REQUIRED ACTION =>
Transcribe exactly the line that contains "export SYNTH_HDL_FRONTEND = slang" and every line below it in the listing, through the last, and no other lines.
--------------------
File: config.mk
export PLATFORM = sky130hd
export DESIGN_NAME = serial_subtractor_flat
export DESIGN_NICKNAME = d
export VERILOG_FILES = /design/src/rtl/serial_subtractor_if.sv /design/src/rtl/serial_subtractor.sv /design/src/flat_wrapper.sv
export SDC_FILE = /design/constraint.sdc
export NUM_CORES = 1
export LEC_CHECK = 0
export CORE_UTILIZATION = 45
export CTS_CLUSTER_DIAMETER = 150
export CTS_CLUSTER_SIZE = 30
export DETAILED_ROUTE_END_ITERATION = 12
export PLACE_DENSITY_LB_ADDON = 0.2
export SLEW_MARGIN = 20
export SYNTH_ARGS = -nofsm -noshare
export SYNTH_HDL_FRONTEND = slang
export SYNTH_SLANG_ARGS = --single-unit
File: constraint.sdc
create_clock -name clk -period 2 [get_ports clk]
set_input_delay 0.2 -clock clk [delete_from_list [all_inputs] [get_ports clk]]
set_output_delay 0.2 -clock clk [all_outputs]
set_load 0.03 [all_outputs]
--------------------
EXERCISE RESULT =>
export SYNTH_HDL_FRONTEND = slang
export SYNTH_SLANG_ARGS = --single-unit
File: constraint.sdc
create_clock -name clk -period 2 [get_ports clk]
set_input_delay 0.2 -clock clk [delete_from_list [all_inputs] [get_ports clk]]
set_output_delay 0.2 -clock clk [all_outputs]
set_load 0.03 [all_outputs]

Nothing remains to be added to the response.